I have done some more debugging, specifically I have used the -dverbose-core2core option and inspected the results. As I expected the optimization happens because of the SpecConstr optimization. Here is the core before SpecConstr (after a Simplifier pass):

Rec {
mapMyList
  = \ @ a @ b f ds ->
      case ds of {
        Nil -> Nil;
        Cons a rest -> Cons (f a) (mapMyList f rest)
      }
end Rec }

lvl = \ ds -> case ds of { I# x -> I# (*# x 2#) }

main
  = case toList (mapMyList lvl (fromList (eftInt 1# 5#))) of {
      ...

And here is the core after SpecConstr:

Rec {
$smapMyList
  = \ sc ->
      case sc of {
        Nil -> Nil;
        Cons a rest -> Cons (lvl a) (mapMyList lvl rest)
      }

mapMyList
  = \ @ a @ b f ds ->
      case ds of {
        Nil -> Nil;
        Cons a rest -> Cons (f a) (mapMyList f rest)
      }
end Rec }

lvl = \ ds -> case ds of { I# x -> I# (*# x 2#) }

main
  = case toList (mapMyList lvl (fromList (eftInt 1# 5#))) of {
      ...

So, you can see that SpecConstr creates that $smapMyList function which is a version of mapMyList specialized to the lvl argument, which is the *2 function.

Note that this specialized function is not used yet, that is done using a newly created rewrite rule which fires afterwards when the Simplifier runs.

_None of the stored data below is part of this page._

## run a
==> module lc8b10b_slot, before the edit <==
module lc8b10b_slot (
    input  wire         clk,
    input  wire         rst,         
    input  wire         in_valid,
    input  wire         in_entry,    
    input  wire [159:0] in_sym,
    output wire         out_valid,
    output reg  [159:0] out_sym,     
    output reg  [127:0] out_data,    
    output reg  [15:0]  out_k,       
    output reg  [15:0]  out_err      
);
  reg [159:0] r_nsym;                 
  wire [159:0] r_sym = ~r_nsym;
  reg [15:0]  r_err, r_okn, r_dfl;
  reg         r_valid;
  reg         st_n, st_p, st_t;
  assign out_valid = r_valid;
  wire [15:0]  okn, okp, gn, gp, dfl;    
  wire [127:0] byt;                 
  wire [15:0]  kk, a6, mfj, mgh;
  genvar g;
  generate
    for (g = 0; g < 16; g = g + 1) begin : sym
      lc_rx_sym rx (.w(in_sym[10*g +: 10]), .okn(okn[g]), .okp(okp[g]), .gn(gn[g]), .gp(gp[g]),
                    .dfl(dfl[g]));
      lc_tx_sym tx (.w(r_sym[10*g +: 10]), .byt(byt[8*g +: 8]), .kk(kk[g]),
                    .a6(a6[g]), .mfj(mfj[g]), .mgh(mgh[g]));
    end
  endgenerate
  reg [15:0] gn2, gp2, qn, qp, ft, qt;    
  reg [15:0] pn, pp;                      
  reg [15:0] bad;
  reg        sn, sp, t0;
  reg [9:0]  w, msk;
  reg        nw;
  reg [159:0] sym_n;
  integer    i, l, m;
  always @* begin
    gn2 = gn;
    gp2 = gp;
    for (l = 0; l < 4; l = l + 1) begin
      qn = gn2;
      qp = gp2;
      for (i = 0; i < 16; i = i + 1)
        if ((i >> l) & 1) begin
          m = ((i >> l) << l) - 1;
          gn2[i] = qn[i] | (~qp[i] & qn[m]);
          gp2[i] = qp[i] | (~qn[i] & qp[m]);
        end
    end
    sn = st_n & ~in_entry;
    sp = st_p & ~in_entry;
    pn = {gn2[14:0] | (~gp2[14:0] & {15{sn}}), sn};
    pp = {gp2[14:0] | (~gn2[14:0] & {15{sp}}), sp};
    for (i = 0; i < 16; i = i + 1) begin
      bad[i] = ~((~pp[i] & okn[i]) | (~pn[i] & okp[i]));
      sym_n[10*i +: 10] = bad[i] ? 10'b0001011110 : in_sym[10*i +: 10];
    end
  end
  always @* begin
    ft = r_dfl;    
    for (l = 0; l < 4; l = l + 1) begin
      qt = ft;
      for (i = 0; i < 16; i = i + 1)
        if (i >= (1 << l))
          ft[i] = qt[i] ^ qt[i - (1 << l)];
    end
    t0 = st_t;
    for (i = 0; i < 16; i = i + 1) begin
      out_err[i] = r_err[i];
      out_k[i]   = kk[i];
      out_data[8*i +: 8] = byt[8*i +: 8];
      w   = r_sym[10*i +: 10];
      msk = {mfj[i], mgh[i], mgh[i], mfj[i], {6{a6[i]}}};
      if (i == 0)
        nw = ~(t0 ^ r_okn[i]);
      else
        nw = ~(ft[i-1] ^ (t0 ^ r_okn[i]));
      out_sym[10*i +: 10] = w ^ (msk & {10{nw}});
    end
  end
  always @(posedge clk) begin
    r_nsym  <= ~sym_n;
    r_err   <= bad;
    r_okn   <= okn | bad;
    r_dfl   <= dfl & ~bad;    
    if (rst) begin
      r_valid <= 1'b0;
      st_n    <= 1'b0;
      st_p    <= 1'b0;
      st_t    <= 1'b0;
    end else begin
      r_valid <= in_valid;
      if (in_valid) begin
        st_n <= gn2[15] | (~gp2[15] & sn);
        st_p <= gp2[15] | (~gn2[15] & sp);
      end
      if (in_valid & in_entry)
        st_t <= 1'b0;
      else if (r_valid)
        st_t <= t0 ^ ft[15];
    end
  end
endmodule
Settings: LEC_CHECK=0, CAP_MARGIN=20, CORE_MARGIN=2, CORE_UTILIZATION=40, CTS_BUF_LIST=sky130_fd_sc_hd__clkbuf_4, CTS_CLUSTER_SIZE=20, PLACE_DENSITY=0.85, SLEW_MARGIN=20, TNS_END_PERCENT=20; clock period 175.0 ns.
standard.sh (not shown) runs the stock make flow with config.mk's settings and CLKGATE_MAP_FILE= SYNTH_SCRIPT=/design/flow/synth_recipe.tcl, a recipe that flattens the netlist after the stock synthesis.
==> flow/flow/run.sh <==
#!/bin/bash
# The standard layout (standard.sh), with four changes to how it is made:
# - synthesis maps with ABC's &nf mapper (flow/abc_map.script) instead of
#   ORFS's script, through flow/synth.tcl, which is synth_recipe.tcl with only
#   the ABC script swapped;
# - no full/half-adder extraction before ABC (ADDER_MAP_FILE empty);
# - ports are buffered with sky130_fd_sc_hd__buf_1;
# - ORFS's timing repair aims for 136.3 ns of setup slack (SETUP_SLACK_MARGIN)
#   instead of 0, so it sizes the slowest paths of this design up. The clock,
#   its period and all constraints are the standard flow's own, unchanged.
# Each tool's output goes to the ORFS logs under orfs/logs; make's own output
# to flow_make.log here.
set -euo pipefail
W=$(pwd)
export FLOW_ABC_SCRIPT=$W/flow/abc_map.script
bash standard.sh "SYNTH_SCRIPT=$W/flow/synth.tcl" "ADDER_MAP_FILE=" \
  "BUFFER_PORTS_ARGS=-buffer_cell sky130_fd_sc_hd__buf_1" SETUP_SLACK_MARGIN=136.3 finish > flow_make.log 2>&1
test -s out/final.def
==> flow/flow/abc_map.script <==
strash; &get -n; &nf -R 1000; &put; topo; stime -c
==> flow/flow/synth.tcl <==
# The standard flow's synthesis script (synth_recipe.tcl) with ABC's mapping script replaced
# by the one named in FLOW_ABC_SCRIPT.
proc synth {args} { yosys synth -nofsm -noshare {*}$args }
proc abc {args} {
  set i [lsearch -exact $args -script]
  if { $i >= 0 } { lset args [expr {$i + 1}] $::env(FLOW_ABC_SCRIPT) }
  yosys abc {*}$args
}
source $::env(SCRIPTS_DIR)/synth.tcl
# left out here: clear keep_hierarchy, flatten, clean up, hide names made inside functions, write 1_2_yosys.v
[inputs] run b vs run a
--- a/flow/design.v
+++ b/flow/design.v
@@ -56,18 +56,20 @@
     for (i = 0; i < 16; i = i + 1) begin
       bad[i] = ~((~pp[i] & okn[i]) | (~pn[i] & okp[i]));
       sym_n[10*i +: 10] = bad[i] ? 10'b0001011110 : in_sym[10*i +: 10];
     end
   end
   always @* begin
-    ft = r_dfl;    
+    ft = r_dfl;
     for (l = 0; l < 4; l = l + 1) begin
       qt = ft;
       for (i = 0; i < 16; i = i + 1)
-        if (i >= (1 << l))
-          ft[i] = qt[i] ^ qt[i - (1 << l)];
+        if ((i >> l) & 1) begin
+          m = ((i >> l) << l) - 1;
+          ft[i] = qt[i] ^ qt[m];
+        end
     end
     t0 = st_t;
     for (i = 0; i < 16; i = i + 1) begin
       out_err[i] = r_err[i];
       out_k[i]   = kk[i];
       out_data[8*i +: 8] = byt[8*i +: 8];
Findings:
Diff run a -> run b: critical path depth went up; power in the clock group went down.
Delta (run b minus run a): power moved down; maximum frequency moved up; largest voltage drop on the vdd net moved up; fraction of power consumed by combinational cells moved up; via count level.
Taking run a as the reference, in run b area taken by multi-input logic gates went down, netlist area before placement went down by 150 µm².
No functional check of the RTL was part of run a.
This is an optimization exercise on Yosys and OpenROAD, whose aim is small area, a short achievable clock period and few clock cycles per item, not a production implementation.
The RTL was checked by simulation tests, not by an equivalence proof against the original design.
No activity file was given, so power comes from the tool's default toggle rates.

==> flow/design.v (outline; a module is shown in full before it is edited, if it fits) <==
// module c1_ldpc_enc: 1435 lines
module c1_ldpc_enc (
    input  wire        clk,
    input  wire        rst,         
    input  wire        in_valid,
    output wire        in_ready,
    input  wire [31:0] in_data,
    output wire        out_valid,
    input  wire        out_ready,
    output wire [31:0] out_data
);
  // ...
==> flow/flow/run.sh <==
#!/bin/bash
set -euo pipefail
export BUFFER_PORTS_ARGS="-buffer_cell sky130_fd_sc_hd__buf_4"
export SETUP_SLACK_MARGIN=6.8
bash standard.sh > standard.log 2>&1
==> flow/standard.sh <==
#!/bin/bash
# synth_recipe.tcl (not shown) runs the flow's synth.tcl, then flattens the netlist and writes it again
# the make line also repeats each setting of config.mk as NAME=value (left out here)
make -C /OpenROAD-flow-scripts/flow DESIGN_CONFIG=/design/flow/config.mk WORK_HOME=/design/flow/orfs CLKGATE_MAP_FILE= SYNTH_SCRIPT=/design/flow/synth_recipe.tcl "${@:-finish}"
==> flow/config.mk <==
export PLATFORM = sky130hd
export DESIGN_NAME = c1_ldpc_enc
export DESIGN_NICKNAME = c1_ldpc_enc
export VERILOG_FILES = /design/flow/design.v
export SDC_FILE = /design/flow/constraint.sdc
export NUM_CORES = 4
export LEC_CHECK = 0
export CAP_MARGIN = 20
export CORE_MARGIN = 2
export CORE_UTILIZATION = 55
export CTS_CLUSTER_DIAMETER = 70
export CTS_CLUSTER_SIZE = 32
export PLACE_DENSITY = 0.65
export SLEW_MARGIN = 20
==> flow/constraint.sdc <==
create_clock -name core_clock -period 10.0 [get_ports {clk}]
set_input_delay 2.0000 -clock core_clock [delete_from_list [all_inputs] [get_ports {clk}]]
set_output_delay 2.0000 -clock core_clock [all_outputs]
set_load 0.01 [all_outputs]
Context: an optimization exercise on an open-source flow, tuned for small area, a short achievable clock period and few clock cycles. The choices shown serve that exercise and are no tape-out recipe. Where RTL was checked, it was by simulation tests only, not by an equivalence proof against the original.

== rev 12 ==
// ite_cmac
module ite_cmac (
    input  wire         clk,
    input  wire         rst,
    output reg          ready,
    input  wire         key_load,
    input  wire [255:0] key,
    output reg          kcv_valid,
    output wire [23:0]  kcv,
    input  wire         msg_start,
    input  wire [15:0]  tenant,
    input  wire [15:0]  ns,
    input  wire [63:0]  lba,
    input  wire [31:0]  zgen,
    input  wire [31:0]  key_id,
    input  wire         blk_valid,
    output reg          blk_ready,
    input  wire [127:0] blk_data,
    output reg          tag_valid,
    output wire [127:0] tag
);
clock: 10.0 ns
lec_check: 0
cap_margin: 20
cell_pad_in_sites_detail_placement: 0
cell_pad_in_sites_global_placement: 0
core_margin: 2
core_utilization: 50
place_density: 0.65
setup_slack_margin: 5.0
slew_margin: 20
synth_hierarchical: 1
standard.sh (not shown) runs the stock make flow with config.mk's settings and CLKGATE_MAP_FILE= SYNTH_SCRIPT=/design/flow/synth_recipe.tcl, a recipe that flattens the netlist after the stock synthesis.
==> flow/flow/run.sh <==
#!/bin/bash
set -o pipefail
export BUFFER_PORTS_ARGS="-buffer_cell sky130_fd_sc_hd__buf_1"
bash standard.sh finish > standard_flow.log 2>&1
status=$?
echo "standard.sh exit status $status"
exit $status
#### Input delta (rev 13 over rev 12)
Settings: SETUP_SLACK_MARGIN now 4.5, was 5.0.
Findings:
- The lower final area of rev 12 and rev 13 is in rev 13.
- state[69]$_DFF_P_ as the critical path endpoint was reported by rev 13, and state[92]$_DFF_P_ by rev 12.
- Taking rev 12 as the reference, in rev 13 slew of the pin with the lowest slew margin -0.10 ns, count of clock-buffer cells in the layout went down by about 7%, maximum number of pins on one net before global-route repair decreased by about 27% relative to the old numbers, arrival time of data at the critical path endpoint shows a reduction of 0.25 ns.
- Layout buffer count excluding clock buffers (lower): rev 13
Function was not checked in any run of this note: the RTL went through the layout flow alone.

run 1:
Another version of the RTL of ite_cmac (not shown whole).
Size: about 6,600 cells after synthesis, ~710 I/O pins, ~64,000 um2 of cells after synthesis.
// ite_cmac
module ite_cmac (
    input  wire         clk,
    input  wire         rst,
    output reg          ready,
    input  wire         key_load,
    input  wire [255:0] key,
    output reg          kcv_valid,
    output wire [23:0]  kcv,
    input  wire         msg_start,
    input  wire [15:0]  tenant,
    input  wire [15:0]  ns,
    input  wire [63:0]  lba,
    input  wire [31:0]  zgen,
    input  wire [31:0]  key_id,
    input  wire         blk_valid,
    output reg          blk_ready,
    input  wire [127:0] blk_data,
    output reg          tag_valid,
    output wire [127:0] tag
);
    localparam [1:0] K_L   = 2'd0,     
                     K_KCV = 2'd1,     
                     K_MSG = 2'd2;     
    reg          busy;         
    reg          waiting;      
    reg          kstart;       
    reg          kcap;         
    reg          k1start;      
    reg  [1:0]   kind;
    reg  [3:0]   rnd;          
    reg          last;         
    reg  [8:0]   blk;          
    reg  [127:0] state;        
    reg  [255:0] key_r;        
    reg  [255:0] kw;           
    reg  [127:0] k1;           
    reg  [31:0]  kid;          
    function [7:0] xtime;
        input [7:0] b;
        xtime = {b[6:0], 1'b0} ^ (b[7] ? 8'h1b : 8'h00);
    endfunction
    function [15:0] le16;
        input [15:0] v;
        le16 = {v[7:0], v[15:8]};
    endfunction
    function [31:0] le32;
        input [31:0] v;
        le32 = {v[7:0], v[15:8], v[23:16], v[31:24]};
    endfunction
    function [63:0] le64;
        input [63:0] v;
        le64 = {le32(v[31:0]), le32(v[63:32])};
    endfunction
    genvar g;
    wire [31:0] kw_last = kw[31:0];
    wire [31:0] kw_sub;
  ...
clock: 10.0 ns
lec_check: 0
cap_margin: 20
cell_pad_in_sites_detail_placement: 0
cell_pad_in_sites_global_placement: 0
core_margin: 2
core_utilization: 50
cts_cluster_diameter: 60
cts_cluster_size: 20
place_density: 0.65
setup_slack_margin: 4.5
slew_margin: 20
synth_hierarchical: 1
Scripts as last shown in full above: flow/flow/run.sh
Testbench counts of run 1, summed over its fixed seeds: cycles 115,872.
diff inputs: run 1 => run 2
# run 1
export LEC_CHECK = 0
export CAP_MARGIN = 20
export CELL_PAD_IN_SITES_DETAIL_PLACEMENT = 0
export CELL_PAD_IN_SITES_GLOBAL_PLACEMENT = 0
export CORE_MARGIN = 2
export CORE_UTILIZATION = 50
export CTS_CLUSTER_DIAMETER = 60
export CTS_CLUSTER_SIZE = 20
export PLACE_DENSITY = 0.65
export SETUP_SLACK_MARGIN = 4.5
export SLEW_MARGIN = 20
export SYNTH_HIERARCHICAL = 1
create_clock -name core_clock -period 10.0 [get_ports {clk}]
# run 2
export LEC_CHECK = 0
export CAP_MARGIN = 20
export CELL_PAD_IN_SITES_DETAIL_PLACEMENT = 0
export CELL_PAD_IN_SITES_GLOBAL_PLACEMENT = 0
export CORE_MARGIN = 2
export CORE_UTILIZATION = 50
export CTS_CLUSTER_DIAMETER = 60
export CTS_CLUSTER_SIZE = 20
export PLACE_DENSITY = 0.65
export SETUP_SLACK_MARGIN = 4.6
export SLEW_MARGIN = 20
export SYNTH_HIERARCHICAL = 1
create_clock -name core_clock -period 10.0 [get_ports {clk}]
### Flow results
On register share of the cell area: run 2 sits below run 1. Diff run 1 -> run 2: fmax rose by about 0.4%; count of routing violations after the opening detailed-route iteration saw an increase; worst setup slack up 0.022 ns. Per the comparison of run 2 with run 1, core utilization higher; delay contributed by the slowest stage of the critical path shows a reduction of 0.07 ns. Run 1 -> run 2: number of flip-flops and latches delta 0, exact match. In run 2 the share of post-route cells with drive strength above 1 turned out 0.74 points higher than in run 1. | number of buffers inserted by post-CTS setup repair | higher: run 2 |.

Another version of the RTL of ite_cmac (not shown whole).
Size in the first run: roughly 6900 cells after synthesis, roughly 820 flip-flops, about 710 I/O pins, ~62000 sq um of cells after synthesis.
Settings: LEC_CHECK=0, CAP_MARGIN=20, CELL_PAD_IN_SITES_DETAIL_PLACEMENT=0, CELL_PAD_IN_SITES_GLOBAL_PLACEMENT=0, CORE_MARGIN=2, CORE_UTILIZATION=50, PLACE_DENSITY=0.65, SETUP_SLACK_MARGIN=3.5, SLEW_MARGIN=20, SYNTH_HIERARCHICAL=1; clock period 10.0 ns.
run.sh (not shown) runs the stock make flow with config.mk's settings and CLKGATE_MAP_FILE= SYNTH_SCRIPT=/design/flow/synth_recipe.tcl, a recipe that flattens the netlist after the stock synthesis.
Stock flow here: none of the scripts above is used.
Edit:
SETUP_SLACK_MARGIN = 5   (was 3.5)
Now the flow failed in 5_1_grt with GRT-0232.
Area after synthesis does not change.
Synthesized cell count does not change.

If you use the flag -ddump-rule-rewrites you can see them in action:

Rule fired
    Rule: SC:mapMyList0
    Module: (Main)
    Before: mapMyList TyArg Int TyArg Int ValArg lvl ValArg rest
    After:  (\ sc -> $smapMyList sc) rest
    Cont:   Stop[BoringCtxt] MyList Int
Rule fired
    Rule: SC:mapMyList0
    Module: (Main)
    Before: mapMyList
              TyArg Int TyArg Int ValArg lvl ValArg fromList (eftInt 1# 5#)
    After:  (\ sc -> $smapMyList sc) (fromList (eftInt 1# 5#))
    Cont:   StrictArg toList
            Select nodup wild
            Stop[RhsCtxt] String

This is the core after that subsequent Simplifier pass (it has also inlined lvl):

Rec {
$smapMyList
  = \ sc ->
      case sc of {
        Nil -> Nil;
        Cons a rest ->
          Cons (case a of { I# x -> I# (*# x 2#) }) ($smapMyList rest)
      }
end Rec }

main
  = case toList ($smapMyList (fromList (eftInt 1# 5#))) of {
      ...

This also suggests a reason why full laziness is also necessary for this optimization: the lvl function needs to be floated out because SpecConstr doesn't work on lambdas. This floating out requires full laziness.